I don’t like spam.
I don’t like getting spam. I don’t like deleting spam. I don’t like seeing how much spam I get. I even don’t particularly like knowing, in a general sort of way, what kind of spam I’m getting.
What does fascinate me, though, is the gradual change in tactics that the spammers use to get my attention.
The latest strategy employed by spamvertisers to get around our filters is to send the messages with a single, random word as the subject. Right now in my junk mail folder I have emails titled scald, mill, protein, footing, alarm clock, blab, hyphenate, and vertebra. Just on a whim, I opened up alarm clock – after all, I’m not a morning person. Quite predictably there was no information about alarm clocks, only an offer to buy stocks in some company no one’s heard of, together with some amusing disclaimers about how the email is not a statement of fact and how I could lose all my money investing in this stock. (Way to sell your product, guys.)

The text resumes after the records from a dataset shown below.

Source: an optimization exercise on an open RTL-to-GDS flow (aim: small area, a short achievable clock period and few clock cycles). Production flows keep margins and buffers that such runs may drop.
Function was checked by simulation only, so behaviour that the tests miss may differ from the original.

==> flow/design.v <==
`timescale 1ns/10ps
`default_nettype none
module mvdm_top (
    input  logic       clk,
    input  logic       rst_n,
    input  logic       in_valid,
    input  logic       in_valid2,
    input  logic [7:0] in_data,
    output logic       out_valid,
    output logic       out_sad
);
    logic       iv_q;
    logic [7:0] d_q;
    logic [8:0] pc;           
    logic [1:0] vc;           
    logic [2:0] x0, x1;
    logic [2:0] cl;
    assign cl = (in_data > 8'd6) ? 3'd6 : in_data[2:0];
    always_ff @(posedge clk or negedge rst_n) begin
        if (!rst_n) begin
            iv_q <= 1'b0;
            pc   <= '0;
            vc   <= '0;
        end else begin
            iv_q <= in_valid;
            if (iv_q) pc <= pc + 9'd1;
            if (in_valid2) vc <= vc + 2'd1;
        end
    end
    always_ff @(posedge clk) begin
        d_q <= in_data;
        if (in_valid2 && vc == 2'd0) x0 <= cl;
        if (in_valid2 && vc == 2'd2) x1 <= cl;
    end
    logic [127:0] r0 [16];
    logic [127:0] r1 [16];
    logic         ld0, ld1, mv0, mv1, rot0, rot1;
    logic [3:0]   ph0, ph1;
    assign ld0 = iv_q & ~pc[8];
    assign ld1 = iv_q &  pc[8];
    assign mv0 = rot0 | (ld0 && pc[3:0] == 4'd0);
    assign mv1 = rot1 | (ld1 && pc[3:0] == 4'd0);
    always_ff @(posedge clk) begin
        for (int s = 0; s < 15; s++) begin
            if (mv0) r0[s] <= r0[s+1];
            if (mv1) r1[s] <= r1[s+1];
        end
        if (ld0)       r0[15] <= {d_q, r0[15][127:8]};
        else if (rot0) r0[15] <= r0[0];
        if (ld1)       r1[15] <= {d_q, r1[15][127:8]};
        else if (rot1) r1[15] <= r1[0];
    end
    logic       srch;
    logic [3:0] tgt0, tgt1;
    logic [1:0] dy, dx;
    logic       sbc, sbr;
    logic       issue, gend, last;
    assign issue = srch && ph0 == tgt0 && ph1 == tgt1;
    assign gend  = sbc && dx == 2'd2;
    assign last  = gend && dy == 2'd2 && sbr;
    assign rot0  = (ph0 != tgt0) | (issue & gend);
    assign rot1  = (ph1 != tgt1) | (issue & gend & dy == 2'd2);
    always_ff @(posedge clk or negedge rst_n) begin
        if (!rst_n) begin
            srch <= 1'b0;
            tgt0 <= '0;
            tgt1 <= '0;
            ph0  <= '0;
            ph1  <= '0;
            dy   <= '0;
            dx   <= '0;
            sbc  <= 1'b0;
            sbr  <= 1'b0;
        end else begin
            if (ld0)       ph0 <= '0;
            else if (rot0) ph0 <= ph0 + 4'd1;
            if (ld1)       ph1 <= '0;
            else if (rot1) ph1 <= ph1 + 4'd1;
            if (in_valid2 && vc == 2'd1) tgt0 <= {1'b0, cl};
            if (in_valid2 && vc == 2'd3) begin
                tgt1 <= {1'b0, cl};
                srch <= 1'b1;
                dy   <= '0;
                dx   <= '0;
                sbc  <= 1'b0;
                sbr  <= 1'b0;
            end else if (issue) begin
                sbc <= ~sbc;
                if (sbc) dx <= (dx == 2'd2) ? 2'd0 : dx + 2'd1;
                if (gend) begin
                    dy <= (dy == 2'd2) ? 2'd0 : dy + 2'd1;
                    if (dy == 2'd2) sbr <= 1'b1;
                    if (last) begin
                        srch <= 1'b0;
                        tgt0 <= '0;
                        tgt1 <= '0;
                    end else begin
                        tgt0 <= tgt0 + ((dy == 2'd2) ? 4'd2 : 4'd1);
                        if (dy == 2'd2) tgt1 <= tgt1 + 4'd4;
                    end
                end
            end
        end
    end
    logic [3:0]   c0, c1;
    logic [1:0]   t1;
    logic [127:0] q0 [4];
    logic [127:0] q1 [4];
    logic [31:0]  w0 [4];
    logic [31:0]  w1 [4];
    logic [8:0]   res [4][4];
    assign c0 = {1'b0, x0} + {2'b00, dx} + {1'b0, sbc, 2'b00};
    assign c1 = {1'b0, x1} + {2'b00, 2'd2 - dx} + {1'b0, sbc, 2'b00};
    assign t1 = 2'd2 - dy;
    always_comb begin
        for (int r = 0; r < 4; r++) begin
            q0[r] = r0[r];
            case (t1)
                2'd0:    q1[r] = r1[r];
                2'd1:    q1[r] = r1[r+1];
                default: q1[r] = r1[r+2];
            endcase
            w0[r] = 32'(q0[r] >> {c0, 3'b000});
            w1[r] = 32'(q1[r] >> {c1, 3'b000});
        end
    end
    logic       v1, v2, v3, v4;
    logic [6:0] tag1, tag2, tag3, tag4;    
    always_ff @(posedge clk) begin
        for (int r = 0; r < 4; r++)
            for (int k = 0; k < 4; k++)
                res[r][k] <= {1'b0, w0[r][8*k +: 8]} - {1'b0, w1[r][8*k +: 8]};
        tag1 <= {last, sbr, sbc, ({2'b00, dx} << 1) + {2'b00, dx} + {2'b00, dy}};
    end
    logic signed [10:0] rh [4][4];
    always_ff @(posedge clk) begin
        for (int r = 0; r < 4; r++) begin
            logic signed [9:0] s01, d01, s23, d23;
            s01 = $signed(res[r][0]) + $signed(res[r][1]);
            d01 = $signed(res[r][0]) - $signed(res[r][1]);
            s23 = $signed(res[r][2]) + $signed(res[r][3]);
            d23 = $signed(res[r][2]) - $signed(res[r][3]);
            rh[r][0] <= s01 + s23;
            rh[r][1] <= d01 + d23;
            rh[r][2] <= s01 - s23;
            rh[r][3] <= d01 - d23;
        end
        tag2 <= tag1;
    end
    logic signed [12:0] ch [4][4];
    always_ff @(posedge clk) begin
        for (int k = 0; k < 4; k++) begin
            logic signed [11:0] s01, d01, s23, d23;
            s01 = rh[0][k] + rh[1][k];
            d01 = rh[0][k] - rh[1][k];
            s23 = rh[2][k] + rh[3][k];
            d23 = rh[2][k] - rh[3][k];
            ch[0][k] <= s01 + s23;
            ch[1][k] <= d01 + d23;
            ch[2][k] <= s01 - s23;
            ch[3][k] <= d01 - d23;
        end
        tag3 <= tag2;
    end
    logic [13:0] sb;
    always_ff @(posedge clk) begin
        logic [13:0] acc;
        acc = '0;
        for (int i = 0; i < 4; i++)
            for (int k = 0; k < 4; k++)
                acc = acc + 14'(ch[i][k][12] ? -ch[i][k] : ch[i][k]);
        sb   <= acc;
        tag4 <= tag3;
    end
    logic [13:0] hold;
    logic [14:0] fifo [9];
    logic [15:0] tot;
    logic [3:0]  tot_s;
    logic        v5, last5;
    logic [14:0] half;
    assign half = {1'b0, hold} + {1'b0, sb};
    always_ff @(posedge clk) begin
        if (v4 && !tag4[4]) hold <= sb;
        if (v4 && tag4[4]) begin
            fifo[0] <= half;
            for (int e = 1; e < 9; e++) fifo[e] <= fifo[e-1];
        end
        tot   <= {1'b0, fifo[8]} + {1'b0, half};
        tot_s <= tag4[3:0];
    end
    logic [15:0] best;
    logic [3:0]  bs;
    logic        first, done6;
    logic [4:0]  ocnt;
    always_ff @(posedge clk or negedge rst_n) begin
        if (!rst_n) begin
            v1 <= 1'b0; v2 <= 1'b0; v3 <= 1'b0; v4 <= 1'b0; v5 <= 1'b0;
            last5     <= 1'b0;
            first     <= 1'b1;
            done6     <= 1'b0;
            ocnt      <= '0;
            out_valid <= 1'b0;
            out_sad   <= 1'b0;
        end else begin
            v1 <= issue;
            v2 <= v1;
            v3 <= v2;
            v4 <= v3;
            v5    <= v4 && tag4[4] && tag4[5];
            last5 <= v4 && tag4[6];
            done6 <= v5 && last5;
            if (v5) first <= last5;
            if (done6) begin
                out_valid <= 1'b1;
                out_sad   <= best[0];
                ocnt      <= 5'd1;
            end else if (out_valid && ocnt != 5'd28) begin
                out_sad   <= (ocnt < 5'd24) ? best[0] : bs[0];
                ocnt      <= ocnt + 5'd1;
            end else begin
                out_valid <= 1'b0;
                out_sad   <= 1'b0;
            end
        end
    end
    always_ff @(posedge clk) begin
        if (v5) begin
            if (first || {tot, tot_s} < {best, bs}) begin
                best <= tot;
                bs   <= tot_s;
            end
        end else if (done6 || out_valid) begin
            if (done6 || ocnt < 5'd24) best <= {1'b0, best[15:1]};
            else                       bs   <= {1'b0, bs[3:1]};
        end
    end
endmodule
`default_nettype wire
==> flow/run.sh <==
#!/bin/bash
# synth_recipe.tcl (not shown) runs the flow's synth.tcl, then flattens the netlist and writes it again
# the make line also repeats each setting of config.mk as NAME=value (left out here)
make -C /OpenROAD-flow-scripts/flow DESIGN_CONFIG=/design/flow/config.mk WORK_HOME=/design/flow/orfs CLKGATE_MAP_FILE= SYNTH_SCRIPT=/design/flow/synth_recipe.tcl finish
==> flow/config.mk <==
export PLATFORM = sky130hd
export DESIGN_NAME = mvdm_top
export DESIGN_NICKNAME = mvdm_top
export VERILOG_FILES = /design/flow/design.v
export SDC_FILE = /design/flow/constraint.sdc
export NUM_CORES = 8
export LEC_CHECK = 0
export CAP_MARGIN = 20
export CORE_MARGIN = 2
export CORE_UTILIZATION = 40
export SLEW_MARGIN = 20
==> flow/constraint.sdc <==
create_clock -name core_clock -period 15.0 [get_ports {clk}]
set_input_delay 3.0000 -clock core_clock [delete_from_list [all_inputs] [get_ports {clk}]]
set_output_delay 3.0000 -clock core_clock [all_outputs]
set_load 0.01 [all_outputs]
==> impl_metrics.tcl <==
set metrics [dict create \
    cp.arrival_ns 8.50 \
    grt-ovfl-total 0 \
    worst_slew_pin_slew_ns 1.174 \
    dpl-instance-area_sq_um 234000 \
    core_area_sq_um 563900 \
    ys_ff_latch 4901 \
    synthMuxAreaShare_pct 8.539 \
    grt.total_usage_pct 21.42 \
    syn-cell-area_sq_um 225900 \
    hold_viol 0 \
    r2r_end "res[15][6]$_DFF_P_" \
    antenna_found_initial 51 \
    rows 276 \
    startpoint_type "flip-flop" \
    viasPerCell 5.545 \
    cp-end-kind "flip-flop" \
    r2r_slack_ns 7.46 \
    fin_util_pct 44.69 \
    synth_xor_area_share_pct 3.241 \
    clock_sinks 4901 \
    fp.dieW_um 755.5 \
    synth.top_cells.by_area "edfxtp_1 (57%), mux4_2 (5.3%), dfxtp_1 (5.1%)" \
    cts_max_level 6 \
    nets 17150 \
    cpPeakStageDelay_ns 0.88 \
    drive_gt1_share_pct 10.66 \
    synth_compound_area_share_pct 9.110 \
    slew_viol_final 0 \
    crit_family "buffers and inverters" \
    post-route-drc-count 0 \
    async_reset_ff_share_pct 1.020 \
    yosysUniqueCellTypes 88 \
    grt_pass1_wl_um 899900 \
    die_h_um 755.5 \
    synth_fa_ha_area_share_pct 7.274 \
    post-route-period-util_pct 50.29 \
    synth_ff_type "edfxtp_1" \
    wirelength_um 630700 \
    r2r-start "dx[0]$_DFFE_PN0P_" \
    cts_setup_buffers 0 \
    preCtsSetupSlack_ns 7.636 \
    reg2reg_depth 17 \
    cts_buffers 530 \
    min_period_ns 7.544 \
    fmax_mhz 132.6 \
    rsz0062_at_grt "no" \
    syn2layout_area_growth_pct 11.56 \
    seq_area_frac_synth_pct 62.47 \
    fill_cells 49860 \
    worst-path-buf-inv 5 \
    hold_path.class "flip-flop to flip-flop" \
    multi_input_area_sq_um 78140 \
    syn_avg_cell_area_sq_um 14.11 \
    grt_start_max_net_pins 200 \
    initial_utilization_pct 40.06 \
    root_buffer "clkbuf_16" \
    cts_hold_buf 0 \
    slowest_stage "fa_4" \
    min_from "tag4[2]$_DFF_P_" \
    clkLatencyLatePin_ns 1.11 \
    relSlewSlack_pct 21.50 \
    initialDrtViolationCount 15740 \
    path_class "flip-flop to flip-flop" \
    required_ns 15.96 \
    synth_top_family_by_area "compound AO/OA/AOI/OAI gates" \
    crit_top_cell "buf_4" \
    crit_path_max_fanout 147 \
    cts_tree "done" \
    synthCells 16010 \
    io_pins 14 \
    clock-skew-final_ns 0.1121 \
    worst_slack_ns 7.456 \
    holdWs_ns 0.3260 \
    clockBufferDepth 4 \
    fin_setup_tns_ns 0 \
    hold_depth 0 \
    syn_nets 17180 \
    antenna_left 0 \
    place_hpwl_um 458500 \
    hold_end "tot_s[2]$_DFF_P_" \
    cp_cell_sequence "ha_4, inv_1, fa_4, buf_4, buf_12, buf_4, buf_4, mux2i_1, a211oi_1, a211oi_1, a31oi_1, ha_1, o21ai_0, a21boi_0, o21ai_0, nand2b_1, xor2_1" \
    regArea_sq_um 141100 \
    die_area_sq_um 570800 \
    post_cts_resized 0 \
    yosysTopAreaCell "edfxtp_1" \
    grt_pass1_vias 125000 \
    yosys.area_share.simple_pct 6.257 \
    synth_top_area_share_pct 56.78 \
    vias 132600 \
    dr.pass1.iters 10 \
    status "complete, no violations" \
    place_congestion 0.9570 \
    yosys_warnings 11 \
    path_clk_slew_ns 0.06 \
    synth_edf_count 4271 \
    design_area_sq_um 252000 \
    wire_per_inst_um 26.36 \
    port_buffers 13 \
    maxCapViolations 0 \
    finalSetupViolations 0 \
]
==> worst max-delay path by stage <==
stage,to,depth (start not counted),from
floorplan,r0[0][0]$_DFFE_PP_,4,pc[0]$_DFFE_PN0P_
detailed placement,res[15][6]$_DFF_P_,17,dx[0]$_DFFE_PN0P_
global placement,res[15][6]$_DFF_P_,17,dx[0]$_DFFE_PN0P_
global route,res[15][8]$_DFF_P_,17,dx[0]$_DFFE_PN0P_
finish,res[15][6]$_DFF_P_,17,dx[0]$_DFFE_PN0P_
CTS,res[15][6]$_DFF_P_,17,dx[0]$_DFFE_PN0P_
==> cells by family (layout without fill, tap and decap cells) <==
kind of cell    count (synthesis)  count (layout)
buf+inv                      1713            2109
fa+ha+maj                    1159            1159
mux                          1252            1252
compound gates               3004            3004
simple gates                 3141            3141
other cells                     0              17
flops                        4901            4901
xor+xnor                      835             835
==> cell type report <==
| type | instances | share of cell area, % |
|---|---|---|
| Inverter | 958 | 1.435 |
| Clock inverter | 303 | 1.546 |
| Antenna cell | 17 | 0.01688 |
| Tap cell | 7506 | 3.727 |
| Sequential cell | 4901 | 56.00 |
| Timing Repair Buffer | 195 | 0.7249 |
| Clock buffer | 653 | 5.548 |
| Multi-Input combinational cell | 9391 | 31.01 |
==> layout by cell type, fill, tap and decap left out, types with 43 or more instances in the layout <==
master / n
o211ai_1: 143
dfrtp_1: 49
nand2b_1: 142
o21bai_1: 83
ha_1: 897
dfxtp_1: 580
nand3_1: 83
nor3_1: 184
nor2_1: 828
a21oi_1: 620
bufinv_16: 44
mux2i_1: 658
clkbuf_16: 535
nor2b_1: 194
clkinv_2: 77
or2_2: 72
inv_1: 954
o31ai_1: 59
a22o_1: 342
buf_4: 153
o21ai_0: 587
a22oi_1: 179
xnor2_1: 597
clkbuf_1: 103
a221o_1: 54
o311ai_0: 43
fa_1: 255
xor2_1: 234
clkinv_1: 78
a211oi_1: 191
edfxtp_1: 4271
or3_1: 138
mux2_2: 60
mux4_2: 534
nand2_1: 1302
a21o_1: 95
a31oi_1: 113
==> cells in the mapped netlist (59+ instances only) <==
library cell / n
clkbuf_1: 308
nor3_1: 185
nand2_1: 1306
edfxtp_1: 4271
buf_1: 76
fa_1: 257
o21bai_1: 83
buf_2: 326
xnor2_1: 598
a22oi_1: 179
a22o_1: 342
nand2b_1: 143
a211oi_1: 195
or2_2: 72
mux2_2: 60
ha_1: 902
xor2_1: 236
a21o_1: 97
o21ai_0: 598
mux2i_1: 658
nor2b_1: 196
dfxtp_1: 580
nor2_1: 835
a31oi_1: 118
inv_1: 957
a21oi_1: 622
mux4_2: 534
o31ai_1: 59
or3_1: 138
o211ai_1: 143
nand3_1: 83
==> per-layer routing <==
metal / part of all wire (%) / GRT usage (%) / vias up
li1: - / - / 59830
met1: 45 / 31.74 / 67060
met2: 43 / 31.24 / 4876
met3: 7.4 / 3.905 / 851
met4: 4.2 / 8.245 / 26
met5: 0.027 / 0 / -
==> state kept, by name (all words and copies together) (netlist names), 16 cells and up <==
signal,count
best,16
ch,198
fifo,135
r0,2048
r1,2048
res,144
rh,168
tot,16
==> worst register-to-register path, stage by stage (launching register included) <==
cell and delay (ns):
dfrtp_1 0.55, ha_4 0.19, inv_1 0.05, fa_4 0.88, buf_4 0.57, buf_12 0.56, buf_4 1.17, buf_4 0.87
mux2i_1 0.27, a211oi_1 0.28, a211oi_1 0.09, a31oi_1 0.80, ha_1 0.42, o21ai_0 0.12, a21boi_0 0.17, o21ai_0 0.19
nand2b_1 0.11, xor2_1 0.15
==> metrics by stage <==
step	cells
global route	23910
CTS	23910
global placement	22950
detailed placement	22950
floorplan	16010
finish	23920
Testbench counts, summed over its fixed seeds: cycles 18,514.

-- afterwards: timing with drivers on the ports --
The flow's constraints put no driver on any port. The routed layout listed below was extracted and timed again, unchanged, in two steps.
Step 1, drivers: a clkbuf_16 drives clk and a buf_2 each remaining input, both assumed.
Step 2 also shifts input and output timing later by t, the mid clock arrival at the registers, as if the neighbouring blocks saw the same clock.
Three values: ideal, step 1, step 2; two values: the first two.
shift t [ns]: 1.177
slack for setup (ns): 7.456 / 7.456 / 7.456
worst setup path at the end: register to register
pins driven straight from the clock port: 1
After both steps this run still meets setup and hold. For this run, drivers alone change the setup slack by 0.000 ns; drivers and shift together by 0.000 ns.
What follows belongs to an exercise in optimizing a design on an open flow for small area, a short achievable clock period and few clock cycles per item; a production flow would make more cautious choices.
Only simulation tests tie the RTL to the original design; equivalence was not proved.
Power is estimated from default activity; no workload was simulated.

==> flow/design.v <==
package wdd_pkg;
  localparam int ValueW           = 32;
  localparam int WindowKW         = 5;
  localparam int DefaultMaxWindow = 16;
  typedef struct packed {
    logic signed [ValueW-1:0] value;
    logic                     last_item;
  } wdd_in_t;
  typedef struct packed {
    logic match_now;
    logic found_so_far;
    logic array_done;
  } wdd_out_t;
endpackage
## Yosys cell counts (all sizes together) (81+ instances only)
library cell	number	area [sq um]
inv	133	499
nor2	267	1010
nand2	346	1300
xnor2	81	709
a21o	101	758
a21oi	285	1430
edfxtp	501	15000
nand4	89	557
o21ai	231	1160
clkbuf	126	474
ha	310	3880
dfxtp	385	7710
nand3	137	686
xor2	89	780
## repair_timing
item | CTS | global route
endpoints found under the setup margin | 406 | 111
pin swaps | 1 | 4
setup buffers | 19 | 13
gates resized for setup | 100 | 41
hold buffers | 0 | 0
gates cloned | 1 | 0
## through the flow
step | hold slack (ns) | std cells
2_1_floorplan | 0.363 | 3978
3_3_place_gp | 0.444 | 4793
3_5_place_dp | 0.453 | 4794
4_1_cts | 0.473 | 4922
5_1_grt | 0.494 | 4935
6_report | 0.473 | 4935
This is an optimization exercise on Yosys and OpenROAD, whose aim is small area, not a production implementation. Only simulation tests tie the RTL to the original design; equivalence was not proved. Power is estimated from default activity; no workload was simulated.

**flow/flow/run.sh**
```bash
#!/bin/bash
# The standard ORFS layout (standard.sh, standard synthesis unchanged) with two
# settings changed: ports are buffered with buf_1 instead of the default buffer, and
# clock tree synthesis inserts no dummy loads. Each tool's output is in
# orfs/logs/...; make's own output goes to flow_make.log in the work folder.
set -euo pipefail
export BUFFER_PORTS_ARGS="-buffer_cell sky130_fd_sc_hd__buf_1"
export CTS_ARGS="-sink_clustering_enable -repair_clock_nets -buf_list sky130_fd_sc_hd__clkbuf_8 -sink_clustering_size 16 -sink_clustering_max_diameter 70 -dont_use_dummy_load"
bash standard.sh > flow_make.log 2>&1
```
**flow/standard.sh**
```bash
#!/bin/bash
# synth_recipe.tcl (not shown) runs the flow's synth.tcl, then flattens the netlist and writes it again
# the make line also repeats each setting of config.mk as NAME=value (left out here)
make -C /OpenROAD-flow-scripts/flow DESIGN_CONFIG=/design/flow/config.mk WORK_HOME=/design/flow/orfs CLKGATE_MAP_FILE= SYNTH_SCRIPT=/design/flow/synth_recipe.tcl "${@:-finish}"
```
**flow/config.mk**
```make
export PLATFORM = sky130hd
export DESIGN_NAME = decodeExecute
export DESIGN_NICKNAME = decodeExecute
export VERILOG_FILES = /design/flow/design.v
export SDC_FILE = /design/flow/constraint.sdc
export NUM_CORES = 4
export LEC_CHECK = 0
export CAP_MARGIN = 20
export CORE_MARGIN = 2
export CORE_UTILIZATION = 55
export CTS_BUF_LIST = sky130_fd_sc_hd__clkbuf_16
export CTS_CLUSTER_DIAMETER = 80
export CTS_CLUSTER_SIZE = 25
export SLEW_MARGIN = 20
export SYNTH_HIERARCHICAL = 1
export SYNTH_MINIMUM_KEEP_SIZE = 0
```
**flow/constraint.sdc**
```tcl
create_clock -name core_clock -period 10.0 [get_ports {CLK}]
set_input_delay 2.0000 -clock core_clock [delete_from_list [all_inputs] [get_ports {CLK}]]
set_output_delay 2.0000 -clock core_clock [all_outputs]
set_load 0.01 [all_outputs]
```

What kind of drugs are these people on, anyway? I can imagine the conversations around the table in the spammers’ smoky backroom:
Spammer #1: Wow, sales of p3nis pills have dropped way off in North America. Maybe sending all our advertising in Chinese wasn’t the best sales strategy.
Spammer #2: Why don’t we try Russian?
Spammer #1: That’s an excellent idea!
Spammer #3: Here’s one I just thought of. If we generate random names for the From: line so that our ads look like personal messages, more people will want to read them. If I were one of the V1agra-buying masses, I would love to know what my buddies Alleging V. Sociopath, Handel T. Atherosclerosis and Syllabication H. Perfecter were up to these days.
Spammer #1: Yes! You’re a genius, Spammer #3!
Spammer #2: Here’s the only problem, though. Sooner or later those evil spam-filter programmers are going to catch on. Then what?
Spammer #4: I know – we’ll just send our ads out with a random word in the subject line.
All: (singing) We’re in the money! (Everyone lights up huge cigars with burning $100 bills.)